## Activity:
Only one stretch of the data below is wanted: the lines from the one with "final: sum[16] / 350" through the one with "o21ai_2 | 1 | 0.0025 |", repeated exactly.

(Recorded data)
▼

<file path="config.mk">
export PLATFORM = sky130hd
export DESIGN_NAME = carry_save_adder_9
export DESIGN_NICKNAME = carry_save_adder_9
export VERILOG_FILES = /design/flow/design.v
export SDC_FILE = /design/flow/constraint.sdc
export NUM_CORES = 4
export LEC_CHECK = 1
export CORE_UTILIZATION = 30
</file>
<file path="constraint.sdc">
current_design carry_save_adder_9

set clk_period 8.8
set clk_io_pct 0.2

create_clock -name clk0 -period $clk_period

set non_clock_inputs [all_inputs -no_clocks]
set_input_delay [expr $clk_period * $clk_io_pct] -clock clk0 $non_clock_inputs
set_output_delay [expr $clk_period * $clk_io_pct] -clock clk0 [all_outputs]
</file>
<file path="design.v">
`timescale 1ns / 1ps
module half_adder(output sum,output carry,input in1,input in2  
	);
	assign sum = in1 ^ in2;
	assign carry = in1 & in2;
endmodule
module full_adder(output sum,output carry,input in1,input in2,input cin  
	);
	wire c1,s1,c2;
	half_adder ha1(.sum(s1),.carry(c1),.in1(in1),.in2(in2));
	half_adder ha2(.sum(sum),.carry(c2),.in1(cin),.in2(s1));
	assign carry = c1|c2;
endmodule
module cla_adder(output [3:0] sum,output cout,input [3:0] in1,input [3:0] in2,input cin
   );  
	wire [3:0] P,G;
	wire [4:0] C;   
	assign P = in1 ^ in2;
	assign G = in1 & in2;
	cla_block block(.C(C),.P(P),.G(G),.cin(cin));
	assign sum = P ^ C[3:0];
	assign cout = C[4];
endmodule
module cla_block(output [4:0] C,input [3:0] P,G,input cin
    );  
	assign C[0] = cin;
	assign C[1] = G[0] | (P[0] & cin);
	assign C[2] = G[1] | (P[1] & G[0]) | (P[1] & P[0] & cin);
	assign C[3] = G[2] | (P[2] & G[1]) | (P[2] & P[1] & G[0]) | (P[2] & P[1] & P[0] & cin);
	assign C[4] = G[3] | (P[3] & G[2]) | (P[3] & P[2] & G[1]) | (P[3] & P[2] & P[1] & G[0]) | (P[3] & P[2] & P[1] & P[0] & cin);
endmodule
module csa_block(output [15:0] sum,output  [15:0] cout,input[15:0] a1,input [15:0] a2,input [15:0] a3
	);  
	full_adder fa0(.sum(sum[0]),.carry(cout[0]),.in1(a1[0]),.in2(a2[0]),.cin(a3[0]));
	full_adder fa1(.sum(sum[1]),.carry(cout[1]),.in1(a1[1]),.in2(a2[1]),.cin(a3[1]));
	full_adder fa2(.sum(sum[2]),.carry(cout[2]),.in1(a1[2]),.in2(a2[2]),.cin(a3[2]));
	full_adder fa3(.sum(sum[3]),.carry(cout[3]),.in1(a1[3]),.in2(a2[3]),.cin(a3[3]));	
	full_adder fa4(.sum(sum[4]),.carry(cout[4]),.in1(a1[4]),.in2(a2[4]),.cin(a3[4]));
	full_adder fa5(.sum(sum[5]),.carry(cout[5]),.in1(a1[5]),.in2(a2[5]),.cin(a3[5]));
	full_adder fa6(.sum(sum[6]),.carry(cout[6]),.in1(a1[6]),.in2(a2[6]),.cin(a3[6]));
	full_adder fa7(.sum(sum[7]),.carry(cout[7]),.in1(a1[7]),.in2(a2[7]),.cin(a3[7]));
	full_adder fa8(.sum(sum[8]),.carry(cout[8]),.in1(a1[8]),.in2(a2[8]),.cin(a3[8]));
	full_adder fa9(.sum(sum[9]),.carry(cout[9]),.in1(a1[9]),.in2(a2[9]),.cin(a3[9]));
	full_adder fa10(.sum(sum[10]),.carry(cout[10]),.in1(a1[10]),.in2(a2[10]),.cin(a3[10]));
	full_adder fa11(.sum(sum[11]),.carry(cout[11]),.in1(a1[11]),.in2(a2[11]),.cin(a3[11]));
	full_adder fa12(.sum(sum[12]),.carry(cout[12]),.in1(a1[12]),.in2(a2[12]),.cin(a3[12]));
	full_adder fa13(.sum(sum[13]),.carry(cout[13]),.in1(a1[13]),.in2(a2[13]),.cin(a3[13]));
	full_adder fa14(.sum(sum[14]),.carry(cout[14]),.in1(a1[14]),.in2(a2[14]),.cin(a3[14]));
	full_adder fa15(.sum(sum[15]),.carry(cout[15]),.in1(a1[15]),.in2(a2[15]),.cin(a3[15]));
endmodule
module carry_save_adder_9(output [19:0] sum,input [15:0] a0,input [15:0] a1,input [15:0] a2,input [15:0] a3,input [15:0] a4,input [15:0] a5,input [15:0] a6,input [15:0] a7,input [15:0] a8 
    );
	wire [15:0] inter_sums0,inter_sums1,inter_sums2,inter_sums3,inter_sums4,inter_sums5,inter_sums6;
	wire [15:0] car0,car1,car2,car3,car4,car5,car6;
	wire zero_always;
	assign zero_always = 0;
	csa_block c0(.sum(inter_sums0),.cout(car0),.a1(a0),.a2(a1),.a3(a2));
	csa_block c1(.sum(inter_sums1),.cout(car1),.a1(a3),.a2(a4),.a3(a5));
	csa_block c2(.sum(inter_sums2),.cout(car2),.a1(a6),.a2(a7),.a3(a8));
	csa_block c3(.sum(inter_sums3),.cout(car3),.a1(inter_sums0),.a2(inter_sums1),.a3(inter_sums2));
	csa_block c4(.sum(inter_sums4),.cout(car4),.a1(car0),.a2(car1),.a3(car2));
	csa_block c5(.sum(inter_sums5),.cout(car5),.a1({zero_always,inter_sums3[15:1]}),.a2(inter_sums4[15:0]),.a3(car3[15:0]));
	csa_block c6(.sum(inter_sums6),.cout(car6),.a1(car4),.a2({zero_always,inter_sums5[15:1]}),.a3(car5));
	wire [3:0] ripple_carries;
	cla_adder cla0(.sum(sum[6:3]),.cout(ripple_carries[0]),.in1(inter_sums6[4:1]),.in2(car6[3:0]),.cin(zero_always));
	cla_adder cla1(.sum(sum[10:7]),.cout(ripple_carries[1]),.in1(inter_sums6[8:5]),.in2(car6[7:4]),.cin(ripple_carries[0]));
	cla_adder cla2(.sum(sum[14:11]),.cout(ripple_carries[2]),.in1(inter_sums6[12:9]),.in2(car6[11:8]),.cin(ripple_carries[1]));
	cla_adder cla3(.sum(sum[18:15]),.cout(ripple_carries[3]),.in1({zero_always,inter_sums6[15:13]}),.in2(car6[15:12]),.cin(ripple_carries[2]));
	assign sum[0] = inter_sums3[0];
	assign sum[1] = inter_sums5[0];
	assign sum[2] = inter_sums6[0];
	assign sum[19] = ripple_carries[3];
endmodule
</file>
<file path="run.sh">
#!/bin/bash
# OpenROAD 26Q1-2900-gdf79404cd8, Yosys 0.63+post, stock flow scripts
make -C /OpenROAD-flow-scripts/flow DESIGN_CONFIG=/design/flow/config.mk WORK_HOME=/design/flow/orfs finish
</file>
==> Changelog: implementation <==
### Physical design

* Psw at 0.000874 W
* Power per standard cell area at 379 mW/mm^2
* Vias at 2676
* Nature of the critical path endpoint: output pin
* Area grow syn2layout at 50.4%
* Met2 GRT Util at 0.200
* Drt initial violations at 12
* Vias/cell at 4.08
* Cell Type Count at 31
* WP data required at 7040 ps
* Final min period at 8450 ps
* Core area at 0.0114 mm^2
* Status: finished clean
* Postcts setup bufs at 0
* WL/cell at 9.53 um
* Vias in the first global route at 2943
* Crit. Startpoint: a6[9]
* Slew at the pin closest to its max-slew limit at 318 ps
* Die area at 0.0122 mm^2
* Largest net degree at the start of global routing at 7
* Hold crit path type: in -> out
* Setup TNS at 0 ps
* OpenROAD warning count at 32
* Seq/Total Area, Yosys at 0
* Fmax at 118 MHz
* GR Util All Layers at 0.117
* CP Data Arrival Time at 6690 ps
* Clock power frac at 0
* Antenna Cells at 0
* First-pass GRT wire length at 11.7 mm
* Synth Warn # at 0
* Synthesized area per cell at 9.97 um^2
* Fin crit share at 0.960
* Total gr overflow at 0
* Yosys chip area at 0.00353 mm^2
* Met3 Track Usage GR at 0.0297
* Die Wd at 110 um
* Remaining routing DRC violations at 0
* DP HPWL at 6.33 mm
* Cell area after synthesis at 0.00353 mm^2
* Routed Antenna Nets at 0
* Critical-path maximum fanout at 6
* P_leak at 2.59 nW
* Height of the chip at 110 um
* I/O Pins at 164
* Final setup violation count at 0
* Final Power at 0.00201 W
* Cell Chain, Critical Path: clkdlybuf4s50_1 -> inv_1 -> fa_1 -> inv_1 -> fa_1 -> fa_1 -> inv_1 -> fa_1 -> inv_1 -> ha_1 -> a21o_2 -> a21oi_1 -> and3_2 -> o21ai_2 -> fa_1 -> xor2_1 -> clkdlybuf4s50_1
* Hold Startpoint: a8[0]
* Max cap viols at 0
* Layout cells sized above 1 at 0.00975
* Fin. Hold Viols at 0
* Hold Path Depth at 5
* Worst Setup Start Kind: input port
* Final Max Slew Viols at 0
* CP max stage cell: fa_1
* Fp_density at 0.309
* Slowest stage delay, CP at 550 ps
* Gr busiest metal: met2
* WL final at 6.25 mm
* RSZ-0062 raised after global routing: false
* Max-slew headroom at 0.786
* FP Rows at 39
* FF/Latch Area at 0 um^2
* GR Util met1 at 0.167
* First-pass DRT Iterations at 4
* Int Power at 0.00114 W
* Port Buffers at 164
* Combinational fraction of design power at 1.000
* Switching Share at 0.434
* Synthesized instance count at 354
* Cell count in the Yosys report at 354
* Worst vdd ir at 0.265 mV
* Sequential Power Share at 0
* Layout fillers at 1096
* Flip-flops at 0
* Initial antenna violation count at 0
* Cell mode on critical path: fa_1
* GP Congestion at 0.768
* Worst Hold Endpoint: sum[2]
* Clock Buffer Count at 0
* Worst Path Class, Setup: in -> out
## power by group through the flow
stage         Sequential (W)  Clock (W)  Combinational, W
CTS                        0          0           0.00207
global route               0          0           0.00233
finish                     0          0           0.00201
## worst max-delay path by stage
stage / end / slack (ps)
after CTS: sum[16] / 220
final: sum[16] / 350
after global routing: sum[16] / 20
## cells by family (layout without fill, tap and decap cells)
kind of cell / after synthesis / count (layout) / share of synthesized area
compound gates: 30 / 30 / 0.0596
xor+xnor: 7 / 7 / 0.0174
fa+ha+maj: 131 / 131 / 0.707
buf+inv: 160 / 319 / 0.177
simple gates: 26 / 26 / 0.0397
## synthesized netlist by cell type
| cell | instances | share of area |
|---|---|---|
| nand3_1 | 4 | 0.0057 |
| and3_1 | 2 | 0.0035 |
| a22oi_1 | 1 | 0.0021 |
| fa_1 | 114 | 0.65 |
| a21o_2 | 1 | 0.0025 |
| o2111ai_1 | 3 | 0.0074 |
| o21ai_0 | 3 | 0.0043 |
| o311ai_1 | 1 | 0.0025 |
| buf_4 | 4 | 0.0085 |
| a221oi_2 | 1 | 0.0043 |
| a21boi_0 | 1 | 0.0021 |
| xor2_1 | 7 | 0.017 |
| nor2_1 | 6 | 0.0064 |
| nand2b_1 | 2 | 0.0035 |
| ha_1 | 17 | 0.060 |
| nand2_1 | 4 | 0.0043 |
| nor2b_1 | 1 | 0.0018 |
| a21o_1 | 1 | 0.0021 |
| o31ai_1 | 1 | 0.0021 |
| inv_1 | 155 | 0.16 |
| and2_1 | 1 | 0.0018 |
| o211ai_1 | 2 | 0.0043 |
| nand4_1 | 1 | 0.0018 |
| a21oi_1 | 10 | 0.014 |
| nor3_1 | 1 | 0.0014 |
| buf_6 | 1 | 0.0032 |
| nand3b_1 | 1 | 0.0021 |
| o21ai_2 | 1 | 0.0025 |
| o21a_1 | 3 | 0.0064 |
| and4_1 | 3 | 0.0074 |
| a211o_2 | 1 | 0.0028 |
## per-layer routing
layer,vias to the layer above,part of all wire
li1,1302,-
met1,1269,0.41
met2,103,0.49
met3,2,0.096
met4,0,0.0045
met5,-,0
## timing repair
| action | in CTS | in global routing |
|---|---|---|
| hold endpoints to repair | 0 | 0 |
| setup endpoints to repair | 0 | 1 |
| resized | 0 | 1 |
| hold buffers | 0 | 0 |
## critical path, delay by kind of cell
family / cells / cell delay (ps)
compound gates: 3 / 510
simple gates: 1 / 280
xor+xnor: 1 / 140
buf+inv: 6 / 1130
fa+ha+maj: 6 / 2850
## cells in the final DEF, fill, tap and decap left out, types with 3 or more instances in the layout
cell type	count
a21oi_1	10
xor2_1	7
fa_1	114
o21ai_0	3
inv_1	155
o2111ai_1	3
ha_1	17
nor2_1	6
and4_1	3
o21a_1	3
clkdlybuf4s50_1	164
nand3_1	4
nand2_1	4
## through the flow
step                      std cells   util  setup WS, ps  hold slack, ps  cell area, um^2
after floorplan                 354      -          1450            4100             3530
after global placement          656  0.465           320            4990             5310
after detailed placement        656  0.465           234            5000             5310
after CTS                       656  0.465           223            5000             5310
after global routing            656  0.465          24.4            5090             5310
final                           656  0.465           352            4990             5310
## layout make-up
type / instances / area, um^2 / share of cell area
multi-input cells: 194 / 2910 / 0.548
repair buffers: 164 / 1640 / 0.309
inverters: 155 / 582 / 0.110
well taps: 143 / 179 / 0.0337
Power figures rest on the tool's default switching activity, not on a simulated workload.
==> config.mk <==
export PLATFORM = sky130hd
export DESIGN_NAME = rca_top
export DESIGN_NICKNAME = rca_top
export VERILOG_FILES = /design/flow/design.v
export SDC_FILE = /design/flow/constraint.sdc
export NUM_CORES = 4
export LEC_CHECK = 1
export CORE_AREA = 10 10 70 70
export DIE_AREA = 0 0 80 80
==> constraint.sdc <==
current_design rca_top

set clk_period 6.0
set clk_io_pct 0.2

create_clock -name clk0 -period $clk_period [get_ports {clk}]

set non_clock_inputs [all_inputs -no_clocks]
set_input_delay [expr $clk_period * $clk_io_pct] -clock clk0 $non_clock_inputs
set_output_delay [expr $clk_period * $clk_io_pct] -clock clk0 [all_outputs]
==> design.v <==
module rca_top(
    input clk,
    input [7:0] A,
    input [7:0] B,
    input Cin,
    output reg [7:0] Sum,
    output reg Cout
);
wire [7:0] Sum_temp;
wire Cout_temp;
ripple_carry_adder #(8) uut (
    .A(A),
    .B(B),
    .Cin(Cin),
    .Sum(Sum_temp),
    .Cout(Cout_temp)
);
always @(posedge clk) begin
    Sum <= Sum_temp;
    Cout <= Cout_temp;
end
endmodule
`timescale 1ns/1ps
module ripple_carry_adder #(parameter N = 8)(
    input  [N-1:0] A,
    input  [N-1:0] B,
    input          Cin,
    output [N-1:0] Sum,
    output         Cout
);
    wire [N:0] carry;
    assign carry[0] = Cin;
    genvar i;
    generate
        for(i = 0; i < N; i = i + 1) begin : RCA
            assign {carry[i+1], Sum[i]} = A[i] + B[i] + carry[i];
        end
    endgenerate
    assign Cout = carry[N];
endmodule
==> run.sh <==
#!/bin/bash
# OpenROAD 26Q1-2900-gdf79404cd8, Yosys 0.63+post, stock flow scripts
make -C /OpenROAD-flow-scripts/flow DESIGN_CONFIG=/design/flow/config.mk WORK_HOME=/design/flow/orfs finish
==> report_table.html <==
<h3>Flow metrics</h3>
<table>
<tr><th>Metric</th><th>Value</th></tr>
<tr><th colspan="2">Routing</th></tr>
<tr><td>N_diodes</td><td>0</td></tr>
<tr><td>DR pass1 iterations</td><td>2</td></tr>
<tr><td>Average vias per placed instance</td><td>2.74</td></tr>
<tr><td>Initial detailed-routing violation count</td><td>1</td></tr>
<tr><td>Detailed Route WL</td><td>984 um</td></tr>
<tr><td>Antenna-violating nets left</td><td>0</td></tr>
<tr><td>Residual DRC</td><td>0</td></tr>
<tr><td>Post-detailed-route wirelength per cell</td><td>around 9.6 um</td></tr>
<tr><td>Via count of the routed design</td><td>282</td></tr>
<tr><th colspan="2">Run</th></tr>
<tr><td>Number of warning messages in the logs</td><td>25</td></tr>
<tr><td>Max capacitance violation total</td><td>0</td></tr>
<tr><th colspan="2">Global routing</th></tr>
<tr><td>Maximum number of pins on one net before global-route repair</td><td>6</td></tr>
<tr><td>Initial antenna violation count</td><td>0</td></tr>
<tr><td>Via count of the first global-routing pass</td><td>between 300 and 400</td></tr>
<tr><td>Remaining Overflow, GRT</td><td>0</td></tr>
<tr><td>Total Routing Usage GR</td><td>under 10%</td></tr>
<tr><td>First-pass GRT wire length</td><td>about 1.6 mm</td></tr>
<tr><th colspan="2">Synthesis</th></tr>
<tr><td>Sequential share of the synthesized area</td><td>47.7%</td></tr>
<tr><td>Post-synthesis cell type with the largest instance count</td><td>inv_1</td></tr>
<tr><td>Number of instances in the synthesized netlist</td><td>27</td></tr>
<tr><td>Number of distinct library cell variants in the gate-level netlist after synthesis</td><td>3</td></tr>
<tr><td>FFs w/ async S/R, synth</td><td>0%</td></tr>
<tr><td>Ys Warns</td><td>1</td></tr>
<tr><td>Library cell occupying the most area in the post-synthesis netlist</td><td>dfxtp_1</td></tr>
<tr><td>Seq cells post-synth</td><td>9</td></tr>
<tr><td>Top cells by area in the synthesized netlist</td><td>dfxtp_1 48%, fa_1 42%, inv_1 9.9%</td></tr>
<tr><td>Ys flop type</td><td>dfxtp_1</td></tr>
<tr><td>Post-synth tally of flip-flops with integrated enable</td><td>0</td></tr>
<tr><td>Avg Cell Area, Syn</td><td>14.0 um^2</td></tr>
<tr><td>Total cells reported by yosys after synthesis</td><td>27</td></tr>
<tr><td>Top cell type's share of synthesized area</td><td>47.7%</td></tr>
<tr><td>Cell types with the highest counts after synthesis</td><td>10 x inv_1, 9 x dfxtp_1, 8 x fa_1</td></tr>
<tr><td>Yosys synthesis chip area</td><td>378 um^2</td></tr>
<tr><td>Area of the mapped netlist</td><td>378 um^2</td></tr>
<tr><th colspan="2">Setup path</th></tr>
<tr><td>Cell family with most CP delay</td><td>adder cells</td></tr>
<tr><td>Kind of capture point of the worst setup path</td><td>flip-flop</td></tr>
<tr><td>Worst-path fanout max</td><td>1</td></tr>
<tr><td>Setup crit start kind</td><td>input port</td></tr>
<tr><td>Type of the worst setup path</td><td>in2reg</td></tr>
<tr><td>Peak per-stage delay on the critical path</td><td>0.40 ns</td></tr>
<tr><td>Launch point of the worst path</td><td>A[0]</td></tr>
<tr><td>Cell mode on critical path</td><td>fa_1</td></tr>
<tr><td>CP max stage cell</td><td>clkdlybuf4s50_1</td></tr>
<tr><td>Crit path buf inv count</td><td>5</td></tr>
<tr><td>Req. time, crit path</td><td>around 6.2 ns</td></tr>
<tr><td>Ordered list of cells on the worst path</td><td>clkdlybuf4s50_1 -&gt; inv_1 -&gt; fa_1 -&gt; inv_1 -&gt; fa_1 -&gt; fa_1 -&gt; fa_1 -&gt; fa_1 -&gt; fa_1 -&gt; fa_1 -&gt; inv_1 -&gt; fa_1 -&gt; inv_1</td></tr>
<tr><td>Worst endpoint data arrival time</td><td>4.71 ns</td></tr>
<tr><th colspan="2">Floorplan</th></tr>
<tr><td>Placeable core region</td><td>3420 um^2</td></tr>
<tr><td>Die Outline Area</td><td>approximately 6400 um^2</td></tr>
<tr><td>Io pins</td><td>27</td></tr>
<tr><td>Init Core Util</td><td>11.1%</td></tr>
<tr><td>Die Y-Extent</td><td>roughly 80 um</td></tr>
<tr><td>Floorplan die width</td><td>80 um</td></tr>
<tr><td>Total number of placement rows</td><td>21</td></tr>
<tr><th colspan="2">Timing</th></tr>
<tr><td>Count of final hold-check violations</td><td>0</td></tr>
<tr><td>Pin slew with the least headroom to its limit</td><td>0.103 ns</td></tr>
<tr><td>Final setup margin</td><td>1.50 ns</td></tr>
<tr><td>Final setup fails</td><td>0</td></tr>
<tr><td>RSZ-0062 raised after global routing</td><td>false</td></tr>
<tr><td>Headroom to the max-slew limit</td><td>a little over 90%</td></tr>
<tr><td>Post-layout minimum cycle time</td><td>approximately 4.5 ns</td></tr>
<tr><td>Achievable Freq</td><td>222 MHz</td></tr>
<tr><td>Final Hold Slack</td><td>1.61 ns</td></tr>
<tr><td>Number of pins exceeding their max-slew limit in the final report</td><td>0</td></tr>
<tr><td>Post-layout period usage</td><td>75.0%</td></tr>
<tr><td>Accumulated negative setup slack</td><td>0 ns</td></tr>
<tr><th colspan="2">Pwr</th></tr>
<tr><td>Maximum resistive drop on vdd</td><td>between 90 and 100 uV</td></tr>
<tr><td>Pwr Density</td><td>228 nW/um^2</td></tr>
<tr><td>Design Power</td><td>165 uW</td></tr>
<tr><td>Leakage Power</td><td>0.304 nW</td></tr>
<tr><th colspan="2">Layout</th></tr>
<tr><td>Fraction of final layout cells sized beyond drive strength 1</td><td>5.26%</td></tr>
<tr><td>Layout-stage area growth over the synthesis result</td><td>91.1%</td></tr>
<tr><td>Count of placed standard cells in the final layout, fillers left out</td><td>103</td></tr>
<tr><td>Total non-filler cell area in the finished layout</td><td>approximately 720 um^2</td></tr>
<tr><td>Fin util</td><td>21.1%</td></tr>
<tr><th colspan="2">Clock network</th></tr>
<tr><td>Cell resize tally after clock tree synthesis</td><td>0</td></tr>
<tr><td>Clock buffers created by TritonCTS</td><td>3</td></tr>
<tr><td>Maximum clock path buffer count</td><td>2</td></tr>
<tr><td>Hold buffers post-CTS</td><td>0</td></tr>
<tr><td>Buffer type at the clock tree root</td><td>clkbuf_4</td></tr>
<tr><td>Level count of the clock H-tree</td><td>1</td></tr>
<tr><td>Setup repair bufs after CTS</td><td>0</td></tr>
<tr><td>Clock transition at the registers of the reported paths</td><td>0.06 ns</td></tr>
<tr><td>CTS tree</td><td>done</td></tr>
<tr><td>CTS Sinks</td><td>9</td></tr>
<tr><th colspan="2">Placement</th></tr>
<tr><td>HPWL reported at the end of detailed placement</td><td>929 um</td></tr>
<tr><td># placed instances</td><td>99</td></tr>
<tr><td>Placement Setup Slack</td><td>between 1 and 1.5 ns</td></tr>
<tr><td>Placer congestion estimate</td><td>about 0.74</td></tr>
<tr><td>Post-detailed-placement cell area</td><td>about 700 um^2</td></tr>
<tr><td>Tally of buffers added on design ports</td><td>26</td></tr>
<tr><th colspan="2">Status</th></tr>
<tr><td>Run status</td><td>complete, no violations</td></tr>
<tr><th colspan="2">Min path</th></tr>
<tr><td>Hold Startpoint</td><td>B[4]</td></tr>
<tr><td>Worst hold-check path type</td><td>in2reg</td></tr>
</table>
## per-layer routing
metal	part of all wire (%)	vias up	track usage (%)
met5	0	-	0
met4	0.20	0	0.352
met3	28	2	3.86
met2	26	28	3.53
met1	45	122	4.13
li1	-	130	-
## layout make-up
cell class              count  area (um^2)
fillers                   383         2690
flip-flops and latches      9          180
clock buffers               4         26.3
well taps                  46         57.6
repair buffers             26          260
multi-input cells           8          160
inverters                  10         37.5
## state kept, by name, indices dropped and copies added (netlist names)
| register | flops |
|---|---|
| Cout | 1 |
| Sum | 8 |
## placed cells by master, fill, tap and decap left out
cell type        Yosys  final
clkbuf_1             0      1
clkbuf_4             0      3
clkdlybuf4s50_1      0     26
dfxtp_1              9      9
fa_1                 8      8
inv_1               10     10
## report_power, final
| part | internal [mW] | switching [mW] | total (mW) | leakage [nW] |
|---|---|---|---|---|
| logic | 0.0331 | 0.0121 | 0.0452 | 0.213 |
| registers | 0.0712 | 0.00255 | 0.0738 | 0.0759 |
| clock network | 0.0256 | 0.0203 | 0.0459 | 0.0150 |
## path summary, 6_finish.rpt
| kind | end | slack (ns) | cells past startpoint |
|---|---|---|---|
| min | Sum[4]$_DFF_P_ | 1.61 | 2 |
| max | Sum[7]$_DFF_P_ | 1.50 | 13 |
## logic make-up after synthesis
logic type | count (synthesis) | synth area share [%]
DFF | 9 | 47.7
buffers and inverters | 10 | 9.93
adders and majority gates | 8 | 42.4
No activity file was given, so power comes from the tool's default toggle rates.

▲

## Answer to this problem:
final: sum[16] / 350
after global routing: sum[16] / 20
## cells by family (layout without fill, tap and decap cells)
kind of cell / after synthesis / count (layout) / share of synthesized area
compound gates: 30 / 30 / 0.0596
xor+xnor: 7 / 7 / 0.0174
fa+ha+maj: 131 / 131 / 0.707
buf+inv: 160 / 319 / 0.177
simple gates: 26 / 26 / 0.0397
## synthesized netlist by cell type
| cell | instances | share of area |
|---|---|---|
| nand3_1 | 4 | 0.0057 |
| and3_1 | 2 | 0.0035 |
| a22oi_1 | 1 | 0.0021 |
| fa_1 | 114 | 0.65 |
| a21o_2 | 1 | 0.0025 |
| o2111ai_1 | 3 | 0.0074 |
| o21ai_0 | 3 | 0.0043 |
| o311ai_1 | 1 | 0.0025 |
| buf_4 | 4 | 0.0085 |
| a221oi_2 | 1 | 0.0043 |
| a21boi_0 | 1 | 0.0021 |
| xor2_1 | 7 | 0.017 |
| nor2_1 | 6 | 0.0064 |
| nand2b_1 | 2 | 0.0035 |
| ha_1 | 17 | 0.060 |
| nand2_1 | 4 | 0.0043 |
| nor2b_1 | 1 | 0.0018 |
| a21o_1 | 1 | 0.0021 |
| o31ai_1 | 1 | 0.0021 |
| inv_1 | 155 | 0.16 |
| and2_1 | 1 | 0.0018 |
| o211ai_1 | 2 | 0.0043 |
| nand4_1 | 1 | 0.0018 |
| a21oi_1 | 10 | 0.014 |
| nor3_1 | 1 | 0.0014 |
| buf_6 | 1 | 0.0032 |
| nand3b_1 | 1 | 0.0021 |
| o21ai_2 | 1 | 0.0025 |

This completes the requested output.